*** Extracted entries ***

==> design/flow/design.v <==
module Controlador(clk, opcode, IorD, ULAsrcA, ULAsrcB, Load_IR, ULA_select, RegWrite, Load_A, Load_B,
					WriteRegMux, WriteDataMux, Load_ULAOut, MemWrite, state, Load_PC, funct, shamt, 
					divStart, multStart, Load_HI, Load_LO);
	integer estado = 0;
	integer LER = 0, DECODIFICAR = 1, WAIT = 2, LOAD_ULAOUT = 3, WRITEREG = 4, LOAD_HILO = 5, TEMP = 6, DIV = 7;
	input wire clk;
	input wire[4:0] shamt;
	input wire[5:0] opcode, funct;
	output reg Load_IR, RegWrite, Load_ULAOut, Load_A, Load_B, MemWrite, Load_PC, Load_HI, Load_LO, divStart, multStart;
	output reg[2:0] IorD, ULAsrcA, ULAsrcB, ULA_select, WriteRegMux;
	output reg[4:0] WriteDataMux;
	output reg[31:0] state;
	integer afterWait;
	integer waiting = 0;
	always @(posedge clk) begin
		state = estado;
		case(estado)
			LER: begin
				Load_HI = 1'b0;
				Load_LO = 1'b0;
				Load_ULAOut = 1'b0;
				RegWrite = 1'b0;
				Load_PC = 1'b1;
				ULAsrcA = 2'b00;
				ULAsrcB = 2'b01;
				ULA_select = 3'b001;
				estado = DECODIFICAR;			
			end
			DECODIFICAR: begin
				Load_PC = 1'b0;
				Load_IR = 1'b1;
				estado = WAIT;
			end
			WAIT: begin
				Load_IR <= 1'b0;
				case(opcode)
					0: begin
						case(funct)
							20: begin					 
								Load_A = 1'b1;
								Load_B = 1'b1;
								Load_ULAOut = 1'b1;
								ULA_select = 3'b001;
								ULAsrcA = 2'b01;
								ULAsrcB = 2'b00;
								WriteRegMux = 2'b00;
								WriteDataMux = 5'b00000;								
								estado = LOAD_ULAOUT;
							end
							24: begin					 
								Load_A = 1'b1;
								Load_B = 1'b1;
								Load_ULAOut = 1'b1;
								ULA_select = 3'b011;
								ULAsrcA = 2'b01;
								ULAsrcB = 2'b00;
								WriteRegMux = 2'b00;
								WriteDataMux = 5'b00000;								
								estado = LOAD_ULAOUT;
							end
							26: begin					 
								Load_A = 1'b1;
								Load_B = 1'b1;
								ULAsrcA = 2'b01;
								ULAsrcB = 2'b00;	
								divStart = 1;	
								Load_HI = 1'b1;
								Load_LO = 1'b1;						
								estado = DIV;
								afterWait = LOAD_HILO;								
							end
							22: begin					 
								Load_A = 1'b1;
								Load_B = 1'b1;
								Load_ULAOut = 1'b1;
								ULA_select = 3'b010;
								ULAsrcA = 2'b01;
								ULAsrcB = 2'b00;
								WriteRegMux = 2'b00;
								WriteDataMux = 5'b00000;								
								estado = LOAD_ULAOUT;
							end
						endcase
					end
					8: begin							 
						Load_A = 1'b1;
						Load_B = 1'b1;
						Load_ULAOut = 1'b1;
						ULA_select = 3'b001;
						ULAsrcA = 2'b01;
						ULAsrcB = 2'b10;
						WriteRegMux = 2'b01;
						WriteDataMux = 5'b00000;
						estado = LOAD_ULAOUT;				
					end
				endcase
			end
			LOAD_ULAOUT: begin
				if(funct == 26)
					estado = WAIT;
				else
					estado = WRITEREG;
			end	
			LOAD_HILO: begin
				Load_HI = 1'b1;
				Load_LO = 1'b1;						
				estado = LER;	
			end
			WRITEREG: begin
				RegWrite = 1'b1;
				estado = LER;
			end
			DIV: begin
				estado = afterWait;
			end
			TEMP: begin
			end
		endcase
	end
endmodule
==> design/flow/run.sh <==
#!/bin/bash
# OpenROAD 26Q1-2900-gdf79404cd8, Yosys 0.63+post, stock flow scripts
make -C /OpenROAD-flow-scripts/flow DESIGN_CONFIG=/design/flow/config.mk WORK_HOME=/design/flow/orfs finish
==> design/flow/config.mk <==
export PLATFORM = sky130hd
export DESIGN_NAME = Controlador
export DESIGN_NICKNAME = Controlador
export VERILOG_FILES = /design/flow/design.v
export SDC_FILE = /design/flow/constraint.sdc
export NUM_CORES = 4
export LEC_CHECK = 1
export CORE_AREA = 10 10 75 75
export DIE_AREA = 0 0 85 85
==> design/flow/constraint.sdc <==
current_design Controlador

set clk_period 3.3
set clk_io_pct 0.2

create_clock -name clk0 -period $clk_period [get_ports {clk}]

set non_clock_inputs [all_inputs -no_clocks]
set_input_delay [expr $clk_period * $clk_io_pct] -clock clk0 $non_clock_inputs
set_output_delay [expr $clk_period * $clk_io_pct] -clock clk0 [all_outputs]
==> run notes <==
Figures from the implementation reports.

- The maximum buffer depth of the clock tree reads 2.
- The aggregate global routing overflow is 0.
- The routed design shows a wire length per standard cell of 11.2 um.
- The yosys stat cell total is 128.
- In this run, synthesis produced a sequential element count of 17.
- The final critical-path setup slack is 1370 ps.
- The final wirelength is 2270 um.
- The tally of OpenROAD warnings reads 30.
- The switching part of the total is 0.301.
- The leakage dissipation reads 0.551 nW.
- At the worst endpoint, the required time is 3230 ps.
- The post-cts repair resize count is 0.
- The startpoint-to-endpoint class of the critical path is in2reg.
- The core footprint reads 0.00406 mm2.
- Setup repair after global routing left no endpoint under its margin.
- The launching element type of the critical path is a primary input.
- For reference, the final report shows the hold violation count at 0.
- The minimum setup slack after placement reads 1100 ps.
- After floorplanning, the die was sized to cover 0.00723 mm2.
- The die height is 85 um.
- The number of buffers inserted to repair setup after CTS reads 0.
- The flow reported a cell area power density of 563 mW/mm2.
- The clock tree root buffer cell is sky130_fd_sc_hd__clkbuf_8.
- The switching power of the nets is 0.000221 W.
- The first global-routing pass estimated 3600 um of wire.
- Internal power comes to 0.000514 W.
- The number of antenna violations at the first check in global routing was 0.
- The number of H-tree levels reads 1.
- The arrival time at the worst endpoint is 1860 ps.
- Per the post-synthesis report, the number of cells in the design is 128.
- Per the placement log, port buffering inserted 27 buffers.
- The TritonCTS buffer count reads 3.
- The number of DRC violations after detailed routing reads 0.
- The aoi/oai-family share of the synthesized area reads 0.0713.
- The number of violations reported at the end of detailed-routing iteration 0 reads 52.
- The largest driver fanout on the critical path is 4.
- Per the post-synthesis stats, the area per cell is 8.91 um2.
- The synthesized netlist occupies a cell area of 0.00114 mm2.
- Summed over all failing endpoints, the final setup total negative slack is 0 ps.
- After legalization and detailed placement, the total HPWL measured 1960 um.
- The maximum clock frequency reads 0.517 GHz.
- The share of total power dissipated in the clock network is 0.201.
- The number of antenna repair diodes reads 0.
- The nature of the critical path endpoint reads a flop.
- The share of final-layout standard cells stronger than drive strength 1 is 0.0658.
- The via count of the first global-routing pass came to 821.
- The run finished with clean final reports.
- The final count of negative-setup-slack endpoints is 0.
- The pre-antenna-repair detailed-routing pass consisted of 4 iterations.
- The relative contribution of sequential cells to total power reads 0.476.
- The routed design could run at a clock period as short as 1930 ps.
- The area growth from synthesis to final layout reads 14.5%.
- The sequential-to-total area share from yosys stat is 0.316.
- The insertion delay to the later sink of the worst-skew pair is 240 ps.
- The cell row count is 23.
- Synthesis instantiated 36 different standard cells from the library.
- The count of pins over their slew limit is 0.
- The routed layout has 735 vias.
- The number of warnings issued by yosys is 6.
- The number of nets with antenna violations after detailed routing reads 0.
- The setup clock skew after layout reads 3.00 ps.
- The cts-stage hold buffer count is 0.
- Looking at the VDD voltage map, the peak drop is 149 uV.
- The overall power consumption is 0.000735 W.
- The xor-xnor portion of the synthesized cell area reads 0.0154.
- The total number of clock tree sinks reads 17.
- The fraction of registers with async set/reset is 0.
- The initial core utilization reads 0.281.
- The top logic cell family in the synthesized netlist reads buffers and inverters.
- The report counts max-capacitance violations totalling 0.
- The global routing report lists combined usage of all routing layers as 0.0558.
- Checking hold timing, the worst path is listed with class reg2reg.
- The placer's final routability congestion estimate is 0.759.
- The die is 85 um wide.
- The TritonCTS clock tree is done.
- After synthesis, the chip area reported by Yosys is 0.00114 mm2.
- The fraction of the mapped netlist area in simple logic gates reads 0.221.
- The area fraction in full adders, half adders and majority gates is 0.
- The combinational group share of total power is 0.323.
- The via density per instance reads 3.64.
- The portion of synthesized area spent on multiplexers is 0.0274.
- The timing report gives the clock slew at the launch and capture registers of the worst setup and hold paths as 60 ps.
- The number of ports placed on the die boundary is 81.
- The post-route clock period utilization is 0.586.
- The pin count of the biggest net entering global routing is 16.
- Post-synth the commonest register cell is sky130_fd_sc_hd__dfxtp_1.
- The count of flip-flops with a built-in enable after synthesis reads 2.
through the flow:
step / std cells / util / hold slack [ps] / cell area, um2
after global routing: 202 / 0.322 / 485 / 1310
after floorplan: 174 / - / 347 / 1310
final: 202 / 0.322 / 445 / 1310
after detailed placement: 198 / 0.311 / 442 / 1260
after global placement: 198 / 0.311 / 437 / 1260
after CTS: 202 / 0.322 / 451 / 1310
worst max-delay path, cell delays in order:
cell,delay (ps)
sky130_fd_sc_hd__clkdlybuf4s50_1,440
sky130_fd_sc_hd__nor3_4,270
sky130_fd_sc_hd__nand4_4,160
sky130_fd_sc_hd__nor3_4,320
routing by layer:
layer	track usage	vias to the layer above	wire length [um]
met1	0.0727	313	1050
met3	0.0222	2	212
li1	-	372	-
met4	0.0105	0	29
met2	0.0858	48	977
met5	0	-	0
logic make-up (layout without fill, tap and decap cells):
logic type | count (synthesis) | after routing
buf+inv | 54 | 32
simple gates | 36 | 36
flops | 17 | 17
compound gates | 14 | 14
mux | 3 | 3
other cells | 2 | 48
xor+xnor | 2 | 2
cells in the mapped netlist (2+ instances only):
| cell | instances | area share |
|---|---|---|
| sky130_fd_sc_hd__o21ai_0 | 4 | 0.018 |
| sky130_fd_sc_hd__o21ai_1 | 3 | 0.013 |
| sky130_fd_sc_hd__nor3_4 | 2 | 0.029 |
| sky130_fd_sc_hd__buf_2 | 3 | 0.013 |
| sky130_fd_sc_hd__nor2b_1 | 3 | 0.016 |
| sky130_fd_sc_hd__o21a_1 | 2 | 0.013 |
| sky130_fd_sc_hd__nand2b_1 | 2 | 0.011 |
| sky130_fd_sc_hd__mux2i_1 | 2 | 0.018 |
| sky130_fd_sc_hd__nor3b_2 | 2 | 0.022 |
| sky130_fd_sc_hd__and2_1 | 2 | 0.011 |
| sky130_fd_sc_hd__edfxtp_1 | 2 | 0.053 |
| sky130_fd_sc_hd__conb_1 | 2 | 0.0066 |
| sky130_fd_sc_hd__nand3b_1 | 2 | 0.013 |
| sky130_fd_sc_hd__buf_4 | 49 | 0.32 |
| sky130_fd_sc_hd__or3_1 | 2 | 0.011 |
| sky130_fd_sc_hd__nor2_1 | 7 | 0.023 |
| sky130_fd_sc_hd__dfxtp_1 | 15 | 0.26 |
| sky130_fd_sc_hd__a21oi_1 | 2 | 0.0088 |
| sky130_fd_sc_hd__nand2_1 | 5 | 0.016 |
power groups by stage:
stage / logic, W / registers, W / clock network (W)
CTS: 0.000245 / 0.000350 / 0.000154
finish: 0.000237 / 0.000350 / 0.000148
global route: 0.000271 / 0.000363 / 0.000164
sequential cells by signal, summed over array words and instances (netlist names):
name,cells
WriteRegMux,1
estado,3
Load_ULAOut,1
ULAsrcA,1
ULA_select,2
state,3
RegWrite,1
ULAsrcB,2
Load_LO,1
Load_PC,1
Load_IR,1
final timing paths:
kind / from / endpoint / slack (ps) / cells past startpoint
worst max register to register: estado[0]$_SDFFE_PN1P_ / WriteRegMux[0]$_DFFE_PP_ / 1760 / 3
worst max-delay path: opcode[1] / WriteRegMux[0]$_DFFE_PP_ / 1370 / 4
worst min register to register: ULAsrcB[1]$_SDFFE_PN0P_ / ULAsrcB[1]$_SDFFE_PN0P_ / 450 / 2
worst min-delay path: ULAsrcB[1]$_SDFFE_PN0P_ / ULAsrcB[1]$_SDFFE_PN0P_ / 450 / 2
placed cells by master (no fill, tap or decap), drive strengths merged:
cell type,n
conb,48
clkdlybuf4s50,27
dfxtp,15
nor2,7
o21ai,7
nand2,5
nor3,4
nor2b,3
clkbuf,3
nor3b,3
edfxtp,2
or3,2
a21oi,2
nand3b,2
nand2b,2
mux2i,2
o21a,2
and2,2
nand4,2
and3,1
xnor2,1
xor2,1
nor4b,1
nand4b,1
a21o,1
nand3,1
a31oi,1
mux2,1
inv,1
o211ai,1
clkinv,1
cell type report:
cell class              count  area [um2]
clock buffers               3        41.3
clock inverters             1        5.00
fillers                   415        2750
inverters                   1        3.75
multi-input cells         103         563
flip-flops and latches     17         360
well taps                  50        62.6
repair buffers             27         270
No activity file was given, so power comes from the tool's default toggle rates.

*** End of Extracted entries ***

- Goal of the exercise -
Within the data, tally each line containing the string "flops". Answer with the number by itself.

- Finished exercise -
3